- Dataset content:

<file path="src/rtl/ahb_matrix_decoder_param.sv">
// AHB matrix output-stage decoder: address-range port select, built-in default slave, data-phase response mux.
// Latency: sel_vec/active_dec are combinational; data-phase ready/resp/rdata follow the address phase by one HCLK.
// Backpressure: data_port and the default-slave OK-exit only advance on HREADYS; HREADYOUTS carries port or ERROR waits back.
module ahb_matrix_decoder_param #(
    parameter int                      NUM_PORTS = 2,
    parameter logic [22*NUM_PORTS-1:0] BASE      = {22'h100000, 22'h080000},
    parameter logic [22*NUM_PORTS-1:0] LIMIT     = {22'h13FFFF, 22'h08003F},
    parameter logic [NUM_PORTS-1:0]    PORT_EN   = {NUM_PORTS{1'b1}}
) (
    input  logic                      HCLK,
    input  logic                      HRESETn,
    input  logic                      HREADYS,
    input  logic                      sel_dec,
    input  logic [21:0]               decode_addr_dec,
    input  logic [1:0]                trans_dec,
    input  logic [NUM_PORTS-1:0]      active_vec,
    input  logic [NUM_PORTS-1:0]      readyout_vec,
    input  logic [2*NUM_PORTS-1:0]    resp_vec,
    input  logic [32*NUM_PORTS-1:0]   rdata_vec,
    input  logic                      err_clr,
    output logic [NUM_PORTS-1:0]      sel_vec,
    output logic                      active_dec,
    output logic                      HREADYOUTS,
    output logic [1:0]                HRESPS,
    output logic [31:0]               HRDATAS,
    output logic [7:0]                err_cnt
);

    typedef enum logic [1:0] {
        DS_OK   = 2'd0,
        DS_ERR1 = 2'd1,
        DS_ERR2 = 2'd2
    } ds_state_t;

    logic [NUM_PORTS:0] addr_port;
    logic [NUM_PORTS:0] data_port;
    logic               addr_hit;
    logic               ds_sel;
    logic               err_start;
    logic               err_entry;
    ds_state_t          ds_state;
    logic               ds_ready;
    logic [1:0]         ds_resp;

    // Address-phase target: sticky IDLE hold first, then lowest-index range match, else default slave
    always_comb begin
        addr_port = '0;
        addr_hit  = 1'b0;
        if (trans_dec == 2'b00) begin
            for (int i = 0; i < NUM_PORTS; i++) begin
                if (data_port[i]) begin
                    addr_port[i] = 1'b1;
                    addr_hit     = 1'b1;
                end
            end
        end
        if (!addr_hit) begin
            for (int i = 0; i < NUM_PORTS; i++) begin
                if (!addr_hit && PORT_EN[i] &&
                    (decode_addr_dec >= BASE[22*i +: 22]) &&
                    (decode_addr_dec <= LIMIT[22*i +: 22])) begin
                    addr_port[i] = 1'b1;
                    addr_hit     = 1'b1;
                end
            end
        end
        if (!addr_hit) begin
            addr_port[NUM_PORTS] = 1'b1;
        end
    end

    // Per-port selects and the active flag of the current address-phase target
    always_comb begin
        sel_vec    = sel_dec ? addr_port[NUM_PORTS-1:0] : '0;
        active_dec = addr_port[NUM_PORTS];
        for (int i = 0; i < NUM_PORTS; i++) begin
            if (addr_port[i] && active_vec[i]) begin
                active_dec = 1'b1;
            end
        end
    end

    assign ds_sel    = sel_dec & addr_port[NUM_PORTS];
    assign err_start = ds_sel & HREADYS & trans_dec[1];
    // ERR1 is the only state that cannot accept a new ERROR start
    assign err_entry = err_start & (ds_state != DS_ERR1);

    // Data-phase port register: captures the target when the previous transfer completes
    always_ff @(posedge HCLK or negedge HRESETn) begin
        if (!HRESETn) begin
            data_port <= '0;
        end else if (HREADYS) begin
            data_port <= addr_port;
        end
    end

    // Default-slave two-cycle ERROR sequence with registered ready/response
    always_ff @(posedge HCLK or negedge HRESETn) begin
        if (!HRESETn) begin
            ds_state <= DS_OK;
            ds_ready <= 1'b1;
            ds_resp  <= 2'b00;
        end else begin
            case (ds_state)
                DS_ERR1: begin
                    ds_state <= DS_ERR2;
                    ds_ready <= 1'b1;
                    ds_resp  <= 2'b01;
                end
                DS_OK, DS_ERR2: begin
                    if (err_start) begin
                        ds_state <= DS_ERR1;
                        ds_ready <= 1'b0;
                        ds_resp  <= 2'b01;
                    end else begin
                        ds_state <= DS_OK;
                        ds_ready <= 1'b1;
                        ds_resp  <= 2'b00;
                    end
                end
                default: begin
                    ds_state <= DS_OK;
                    ds_ready <= 1'b1;
                    ds_resp  <= 2'b00;
                end
            endcase
        end
    end

    // Saturating count of ERROR sequences started; clear wins over a same-cycle increment
    always_ff @(posedge HCLK or negedge HRESETn) begin
        if (!HRESETn) begin
            err_cnt <= 8'h00;
        end else if (err_clr) begin
            err_cnt <= 8'h00;
        end else if (err_entry && (err_cnt != 8'hFF)) begin
            err_cnt <= err_cnt + 8'h01;
        end
    end

    // Data-phase mux back to the input stage; an empty data phase returns a zero-wait OKAY
    always_comb begin
        HREADYOUTS = 1'b1;
        HRESPS     = 2'b00;
        HRDATAS    = 32'h0000_0000;
        for (int i = 0; i < NUM_PORTS; i++) begin
            if (data_port[i]) begin
                HREADYOUTS = readyout_vec[i];
                HRESPS     = resp_vec[2*i +: 2];
                HRDATAS    = rdata_vec[32*i +: 32];
            end
        end
        if (data_port[NUM_PORTS]) begin
            HREADYOUTS = ds_ready;
            HRESPS     = ds_resp;
            HRDATAS    = 32'h0000_0000;
        end
    end

endmodule

</file>
<file path="config.mk">
export PLATFORM = sky130hd
export DESIGN_NAME = ahb_matrix_decoder_param
export DESIGN_NICKNAME = d
export VERILOG_FILES = /design/src/rtl/ahb_matrix_decoder_param.sv
export SDC_FILE = /design/constraint.sdc
export NUM_CORES = 1
export LEC_CHECK = 0
export CAP_MARGIN = 20
export CORE_MARGIN = 2
export CORE_UTILIZATION = 28
export CTS_CLUSTER_DIAMETER = 60
export CTS_CLUSTER_SIZE = 28
export DETAILED_ROUTE_END_ITERATION = 10
export PLACE_DENSITY = 0.8
export SYNTH_ARGS = -nofsm -noshare
export SYNTH_HDL_FRONTEND = slang
export SYNTH_SLANG_ARGS = --single-unit
</file>
<file path="constraint.sdc">
create_clock -name HCLK -period 1.8 [get_ports HCLK]
set_input_delay 0.36 -clock HCLK [delete_from_list [all_inputs] [get_ports HCLK]]
set_output_delay 0.36 -clock HCLK [all_outputs]
set_load 0.01 [all_outputs]
</file>
==> results of run 1 <==
registers in the layout, indices dropped and copies added, names as in the netlist:
| signal | cells |
|---|---|
| ds_state | 2 |
| ds_resp | 1 |
| ds_ready | 1 |
| err_cnt | 8 |
| data_port | 3 |
power by group:
part           switching, mW  internal, mW  total (mW)  leakage [nW]
logic                  0.214         0.324       0.538          1.14
registers             0.0105         0.348       0.359         0.198
clock network          0.126         0.154       0.280        0.0255
total                  0.351         0.826        1.18          1.36
path summary, 6_finish.rpt:
check / cells after the start / slack [ns] / start / to
max in group asynchronous: 2 / 1.14 / HRESETn / ds_ready
hold / removal: 2 / 0.42 / HRESETn / err_cnt[7]
setup reg to reg: 6 / 0.12 / err_cnt[0] / err_cnt[7]
setup / recovery: 7 / -0.14 / data_port[1] / active_dec
min in group HCLK: 1 / 0.45 / ds_state[1] / ds_state[1]
hold reg to reg: 1 / 0.45 / ds_state[1] / ds_state[1]
layout make-up:
class | count | area, um^2 | share of cell area (%)
inverters | 5 | 18.77 | 0.5841
multi-input cells | 132 | 1106 | 34.42
clock inverters | 1 | 5.005 | 0.1558
well taps | 52 | 65.06 | 2.025
clock buffers | 3 | 41.29 | 1.285
repair buffers | 185 | 1600 | 49.81
flip-flops and latches | 15 | 376.6 | 11.72
stage by stage:
step | power [mW] | setup TNS, ns
after floorplan | 0.5077 | 0
after global placement | 0.8308 | -7.810
after detailed placement | 0.8374 | -8.923
after CTS | 1.119 | -2.003
after global routing | 1.233 | -4.950
final | 1.177 | -2.268
metal layers:
layer,share of wire (%),global-route usage [%],vias up
met2,54,38.68,84
met4,2.6,5.031,0
met1,36,26.67,938
met3,6.5,3.938,14
li1,-,-,968
met5,0,0,-
logic make-up after synthesis:
kind of cell	Yosys count
mux	3
buf+inv	19
compound gates	53
flops	15
xor+xnor	2
fa+ha+maj	1
simple gates	73
critical path, cell delays in order (launching register included):
cell and delay, ns:
dfrtp_1 0.43, inv_2 0.10, nor3_4 0.05, buf_4 0.14, a21oi_4 0.14, inv_2 0.04, a221o_1 0.28, buf_2 0.14
synth_stat cells (all sizes together):
cell / count
and4: 1
o21ai: 7
and3: 1
dfstp: 1
nor3: 1
and2: 1
mux2: 2
nand2: 6
nand2b: 1
o21ba: 1
ha: 1
buf: 3
a22oi: 34
nand4: 3
clkdlybuf4s25: 1
inv: 5
clkbuf: 10
o31ai: 2
mux2i: 1
or3: 3
o22ai: 1
nand3: 6
a221o: 1
nor2: 40
nor2b: 3
xor2: 2
a21oi: 7
or4: 2
nor4: 3
dfrtp: 14
nor4b: 2
what timing repair did:
action,in CTS,in global routing
gates resized for setup,211,74
gates cloned,1,0
endpoints found under the setup margin,43,42
setup buffers,15,6
pin swaps,13,41
==> reports/qor.txt, run 1 <==
status -> finished, violations left
failing checks -> setup timing
GR Overflow Total -> 0
fmax -> 516.1 MHz
minimum clock period -> 1.938 ns
commonest non-fill, non-tap cell in the layout -> clkdlybuf4s50_1
DP Worst Slack -> -0.9166 ns
WP data arrival -> 1.58 ns
Syn Inst Count -> 166
per-cell routed wire length -> 15.79 um
LEAKAGE -> 1.363 nW
fin crit share -> 107.7%
Root Buffer -> clkbuf_8
core area -> 4384 um^2
largest cells by area after synthesis -> dfrtp_1 (27%), a22oi_1 (20%), nor2_1 (11%)
worst setup margin -> -0.1377 ns
clk buf depth -> 2
Nets -> 444
Die Width -> 71.81 um
Pins Over Slew Limit -> 0
Core Rows -> 24
Rel. slew slack -> 79.41%
drt pass-1 iters -> 4
Setup crit end kind -> output pin
Post-Synth XOR/XNOR Area -> 1.361%
dpl cells -> 368
Synth Area in Compound Gates -> 28.47%
Syn Nets -> 268
proportion of layout cells with a drive suffix above 1 -> 46.63%
crit path max fanout -> 4
highest-count cells in the layout ignoring fill and taps -> clkdlybuf4s50_1 (83), nor2_1 (38), buf_2 (38), a22oi_2 (34), buf_4 (31)
Reg clk slew, reported paths -> 0.06 ns
clock sink count -> 15
routed wire length -> 6.206 mm
diodes inserted -> 0
post-synth top area cell -> dfrtp_1
Avg Cell Area, Syn -> 7.756 um^2
Placer Congestion -> 0.7518
area grow syn2layout -> 149.6%
clock skew -> 0.001061 ns
# setup viols final -> 33
vias per cell -> 5.099
Post-DP HPWL -> 4.270 mm
largest family of logic cells by synthesized area -> simple AND/OR/NAND/NOR gates
Post-Synth Simple-Gate Area -> 30.71%
post-synthesis sequential area ratio -> 29.25%
Placed Area -> 2894 um^2
Inserted Clock Buffers -> 3
Core Util, Final -> 73.29%
CP startpoint kind -> register
antenna violations before repair -> 0
max-cap viol count -> 0
Worst Max-Slew Pin Slew -> 0.3079 ns
Yosys cell types -> 38
GR Util All Layers -> 21.56%
Post-Synth Adder-Cell Area -> 0.9718%
initial core utilization -> 29.37%
DRT antenna net count -> 0
yosys warns -> 0
fill count -> 326
die area -> 5157 um^2
Worst-Skew Late Latency -> 0.25 ns
post-synthesis instance area -> 1287 um^2
via count -> 2004
Yosys reg bits -> 15
HP Class -> input port to asynchronous set/reset pin
Hold Slack -> 0.4153 ns
RSZ-0062 raised after global routing -> yes
Post-CTS Hold Fix Bufs -> 0
post-synth top area share -> 27.21%
pin count of the biggest net entering global routing -> 28
DR DRC count -> 0
Hold Violations, Final -> 0
critical path required time -> 1.44 ns
post-route cell area -> 3213 um^2
H-tree levels -> 1
post-synthesis mux area share -> 2.527%
vias in the first global route -> 1875
Max IR drop VDD -> 0.4604 mV
violation count after the first detailed-route iteration -> 35
number of non-filler instances in the completed layout -> 393
Port Buf Inserts -> 140
Die H -> 71.81 um
CTS tree -> done
Power Dens Cells -> 366.2 nW/um^2
CP Class -> register to output pin
first-pass GRT wire length -> 9.039 mm
io pins -> 147
Power figures use the tool's default switching activity.
==> run 2, diff against run 1 <==
--- a/config.mk
+++ b/config.mk
@@ -11,7 +11,9 @@
 export CTS_CLUSTER_DIAMETER = 60
 export CTS_CLUSTER_SIZE = 28
 export DETAILED_ROUTE_END_ITERATION = 10
+export HOLD_SLACK_MARGIN = 0.06
 export PLACE_DENSITY = 0.8
+export SKIP_CTS_REPAIR_TIMING = 1
 export SYNTH_ARGS = -nofsm -noshare
 export SYNTH_HDL_FRONTEND = slang
 export SYNTH_SLANG_ARGS = --single-unit
==> reports/qor.txt, run 2 (synthesis gave the netlist of run 1 again) <==
Worst R2R Path Depth -> 6 (unchanged)
GR Util All Layers -> 19.50% (-2.1 points)
fill count -> 342 (+4.9%)
commonest non-fill, non-tap cell in the layout -> clkdlybuf4s50_1
R2R Path End -> err_cnt[7]
per-cell routed wire length -> 16.25 um (+2.9%)
core area -> 4384 um^2 (unchanged)
area grow syn2layout -> 143.6%
initial core utilization -> 29.37% (unchanged)
RSZ-0062 raised after global routing -> yes
worst setup margin -> -0.2054 ns (-0.06772 ns)
Setup crit end kind -> output pin
Die Width -> 71.81 um (unchanged)
clock skew -> 0.0007036 ns (-0.0003578 ns)
Crit. Startpoint -> data_port[1]
Reg clk slew, reported paths -> 0.06 ns (about the same)
Worst Max-Slew Pin Slew -> 0.3207 ns (+0.01288 ns)
Max IR drop VDD -> 0.4955 mV (+7.6%)
minimum clock period -> 2.005 ns (+0.06772 ns)
Port Buf Inserts -> 140 (unchanged)
# setup viols final -> 16 (-52%)
H-tree levels -> 1 (unchanged)
CP Class -> register to output pin
CTS tree -> done
RR Startpoint -> err_cnt[0]
highest-count cells in the layout ignoring fill and taps -> clkdlybuf4s50_1 (84), nor2_1 (38), dlymetal6s2s_1 (27), buf_4 (24), a22oi_1 (23)
antenna violations before repair -> 0 (unchanged)
die area -> 5157 um^2 (unchanged)
R2R setup slack -> 0.13 ns (about the same)
GR Overflow Total -> 0 (unchanged)
Core Util, Final -> 71.55% (-1.7 points)
vias in the first global route -> 1774 (-5.4%)
first-pass GRT wire length -> 8.238 mm (-8.9%)
vias per cell -> 5.089 (-0.19%)
diodes inserted -> 0 (unchanged)
DR DRC count -> 0 (unchanged)
pin count of the biggest net entering global routing -> 28 (unchanged)
io pins -> 147 (unchanged)
Inserted Clock Buffers -> 3 (unchanged)
Largest regs -> err_cnt (8), data_port (3), ds_state (2)
Core Rows -> 24 (unchanged)
routed wire length -> 6.174 mm (-0.52%)
Largest register FFs -> 8 (unchanged)
clock sink count -> 15 (unchanged)
proportion of layout cells with a drive suffix above 1 -> 30.18% (-16 points)
failing checks -> setup timing
max-cap viol count -> 0 (unchanged)
fin crit share -> 111.4% (+3.8 points)
via count -> 1934 (-3.5%)
Rel. slew slack -> 78.39% (-1.0 points)
Nets -> 431 (-2.9%)
Largest Register -> err_cnt
Die H -> 71.81 um (unchanged)
Power Dens Cells -> 363.0 nW/um^2 (-0.88%)
Root Buffer -> clkbuf_8
fmax -> 498.6 MHz (-3.4%)
Worst-Skew Late Latency -> 0.25 ns (about the same)
violation count after the first detailed-route iteration -> 60 (+71%)
CP startpoint kind -> register
LEAKAGE -> 1.636 nW (+20%)
WP data arrival -> 1.65 ns (+0.07 ns)
Placer Congestion -> 0.7518 (unchanged)
Post-DP HPWL -> 4.270 mm (unchanged)
status -> finished, violations left
drt pass-1 iters -> 4 (unchanged)
clk buf depth -> 2 (unchanged)
DP Worst Slack -> -0.9166 ns (unchanged)
crit path max fanout -> 9 (+5)
DRT antenna net count -> 0 (unchanged)
Hold Violations, Final -> 0 (unchanged)
Pins Over Slew Limit -> 0 (unchanged)
critical path required time -> 1.44 ns (about the same)
HP Class -> input port to asynchronous set/reset pin
==> run 2: cell count changes in the layout (fill, tap and decap cells not counted), sizes merged <==
cell | before | now
buf | 87 | 52
clkbuf | 13 | 11
clkdlybuf4s15 | 2 | 0
clkdlybuf4s50 | 83 | 84
dlygate4sd2 | 2 | 0
dlymetal6s2s | 1 | 27
nand3 | 6 | 7
==> run 2: worst max-delay path, cell delays in order (launching register included) <==
cell,delay [ns]
dfrtp_2,0.44
buf_4,0.18
o21ai_0,0.30
and3_4,0.24
a221o_1,0.10
buf_2,0.13
==> run 2: layout make-up <==
type / count / area (um^2) / share of cell area, %
clock buffer: 3 / 41.29 / 1.316
multi-input combinational: 133 / 994.7 / 31.71
tap: 52 / 65.06 / 2.074
clock inverter: 1 / 5.005 / 0.1596
timing repair buffer: 171 / 1634 / 52.09
sequential: 15 / 377.9 / 12.05
inverter: 5 / 18.77 / 0.5983
==> run 2: per-layer routing <==
metal,routed length (um),track usage (%),vias to the layer above
met5,0,0,-
met4,163,3.983,0
met3,413,3.376,16
met2,3362,35.60,90
met1,2234,23.96,891
li1,-,-,937
==> run 2: power by group <==
| group | switching (mW) | total [mW] | internal (mW) |
|---|---|---|---|
| sequential | 0.0113 | 0.360 | 0.348 |
| combinational | 0.191 | 0.494 | 0.303 |
| clock | 0.131 | 0.285 | 0.154 |
==> run 2: per-stage QoR <==
step                      hold WS [ns]  TNS [ns]  instances  area [um^2]  power (mW)
after floorplan                0.06441         0        166         1287      0.5077
after global placement          0.4274    -7.810        368         2894      0.8308
after detailed placement        0.4402    -8.923        368         2894      0.8374
after CTS                       0.4198    -15.79        372         2940       1.118
after global routing            0.4444    -2.170        380         3137       1.190
final                           0.4127   -0.8058        380         3137       1.139
==> run 2: how the worst max path moves through the flow <==
stage | depth (start not counted) | slack [ns] | endpoint
floorplan | 4 | 0.11 | active_dec
global placement | 6 | -0.82 | active_dec
detailed placement | 6 | -0.92 | active_dec
CTS | 6 | -0.92 | active_dec
global route | 5 | -0.31 | active_dec
finish | 5 | -0.21 | active_dec
==> run 3, diff against run 2 <==
--- a/config.mk
+++ b/config.mk
@@ -5,14 +5,13 @@
 export SDC_FILE = /design/constraint.sdc
 export NUM_CORES = 1
 export LEC_CHECK = 0
-export CAP_MARGIN = 20
 export CORE_MARGIN = 2
 export CORE_UTILIZATION = 28
 export CTS_CLUSTER_DIAMETER = 60
-export CTS_CLUSTER_SIZE = 28
 export DETAILED_ROUTE_END_ITERATION = 10
 export HOLD_SLACK_MARGIN = 0.06
 export PLACE_DENSITY = 0.8
+export SETUP_SLACK_MARGIN = 0.3
 export SKIP_CTS_REPAIR_TIMING = 1
 export SYNTH_ARGS = -nofsm -noshare
 export SYNTH_HDL_FRONTEND = slang
==> reports/qor.txt, run 3 (synthesis gave the netlist of run 1 again) <==
Sw Pwr -> 0.3457 mW (+3.6%)
Reg clk slew, reported paths -> 0.06 ns (about the same)
Rel. slew slack -> 75.33% (-3.1 points)
Largest register FFs -> 8 (unchanged)
Core Rows -> 24 (unchanged)
clock skew -> 0.003804 ns (+0.003101 ns)
antenna violations before repair -> 0 (unchanged)
Port Buf Inserts -> 140 (unchanged)
Pins Over Slew Limit -> 0 (unchanged)
GR Overflow Total -> 0 (unchanged)
Gate power share -> 44.9% (+1.5 points)
Clock power frac -> 23.9% (-1.1 points)
critical path required time -> 1.44 ns (about the same)
CP startpoint kind -> register
Largest regs -> err_cnt (8), data_port (3), ds_state (2)
CTS tree -> done
H-tree levels -> 1 (unchanged)
area grow syn2layout -> 158.0%
die area -> 5157 um^2 (unchanged)
WP data arrival -> 1.66 ns (about the same)
max-cap viol count -> 0 (unchanged)
crit path max fanout -> 4 (-5)
Sw Ratio -> 29.54% (+0.23 points)
Largest Register -> err_cnt
Core Util, Final -> 75.77% (+4.2 points)
proportion of layout cells with a drive suffix above 1 -> 47.16% (+17 points)
status -> finished, violations left
Int Power -> 0.8246 mW (+2.4%)
Setup crit end kind -> output pin
core area -> 4384 um^2 (unchanged)
initial core utilization -> 29.37% (unchanged)
vias per cell -> 5.067 (-0.44%)
violation count after the first detailed-route iteration -> 55 (-8.3%)
Max IR drop VDD -> 0.3865 mV (-22%)
fill count -> 298 (-13%)
LEAKAGE -> 1.577 nW (-3.6%)
io pins -> 147 (unchanged)
via count -> 1961 (+1.4%)
WP buf/inv -> 3 (+1)
Worst Max-Slew Pin Slew -> 0.3688 ns (+0.04808 ns)
worst setup margin -> -0.2240 ns (-0.01859 ns)
# setup viols final -> 27 (+11)
pin count of the biggest net entering global routing -> 32 (+14%)
max incr delay on CP -> 0.43 ns (about the same)
GR Util All Layers -> 19.12% (-0.38 points)
clk buf depth -> 2 (unchanged)
per-cell routed wire length -> 16.50 um (+1.5%)
RR Startpoint -> err_cnt[0]
Placer Congestion -> 0.7635 (+1.6%)
RSZ-0062 raised after global routing -> yes
drt pass-1 iters -> 4 (unchanged)
DR DRC count -> 0 (unchanged)
DRT antenna net count -> 0 (unchanged)
crit-path cells -> inv_2, nor3_4, o21ai_4, buf_6, a221o_1, buf_2
failing checks -> setup timing
fmax -> 494.1 MHz (-0.92%)
Worst-Skew Late Latency -> 0.26 ns (about the same)
sequential group share of total power -> 31.2% (-0.4 points)
CP Class -> register to output pin
routed wire length -> 6.385 mm (+3.4%)
fin crit share -> 112.4% (+1.0 points)
diodes inserted -> 0 (unchanged)
Nets -> 438 (+1.6%)
Die H -> 71.81 um (unchanged)
commonest non-fill, non-tap cell in the layout -> clkdlybuf4s50_1
minimum clock period -> 2.024 ns (+0.01859 ns)
HP Class -> input port to asynchronous set/reset pin
Crit. Startpoint -> data_port[1]
clock sink count -> 15 (unchanged)
Die Width -> 71.81 um (unchanged)
number of non-filler instances in the completed layout -> 387 (+1.8%)
Post-DP HPWL -> 4.260 mm (-0.25%)
highest-count cells in the layout ignoring fill and taps -> clkdlybuf4s50_1 (74), nor2_1 (39), buf_2 (35), a22oi_2 (33), buf_4 (21)
Hold Violations, Final -> 0 (unchanged)
Power Dens Cells -> 352.3 nW/um^2 (-3.0%)
Root Buffer -> clkbuf_8
first-pass GRT wire length -> 7.976 mm (-3.2%)
Inserted Clock Buffers -> 3 (unchanged)
Top delay family on crit path -> flip-flops
Power, Total -> 1.170 mW (+2.8%)
vias in the first global route -> 1667 (-6.0%)
dpl cells -> 364 (-1.1%)
critical path's slowest cell -> dfrtp_2
-- run 3: changes by cell type in the layout (fill, tap and decap cells not counted), sizes merged --
cell,previous run,this run
nand3,7,6
buf,52,78
clkdlybuf4s50,84,74
clkbuf,11,12
dlymetal6s2s,27,18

- What you are asked to do:
What is needed is every line from the beginning of the data up to and including the line with "parameter logic [22*NUM_PORTS-1:0] BASE", given again word for word.

- Solved exercise:
<file path="src/rtl/ahb_matrix_decoder_param.sv">
// AHB matrix output-stage decoder: address-range port select, built-in default slave, data-phase response mux.
// Latency: sel_vec/active_dec are combinational; data-phase ready/resp/rdata follow the address phase by one HCLK.
// Backpressure: data_port and the default-slave OK-exit only advance on HREADYS; HREADYOUTS carries port or ERROR waits back.
module ahb_matrix_decoder_param #(
    parameter int                      NUM_PORTS = 2,
    parameter logic [22*NUM_PORTS-1:0] BASE      = {22'h100000, 22'h080000},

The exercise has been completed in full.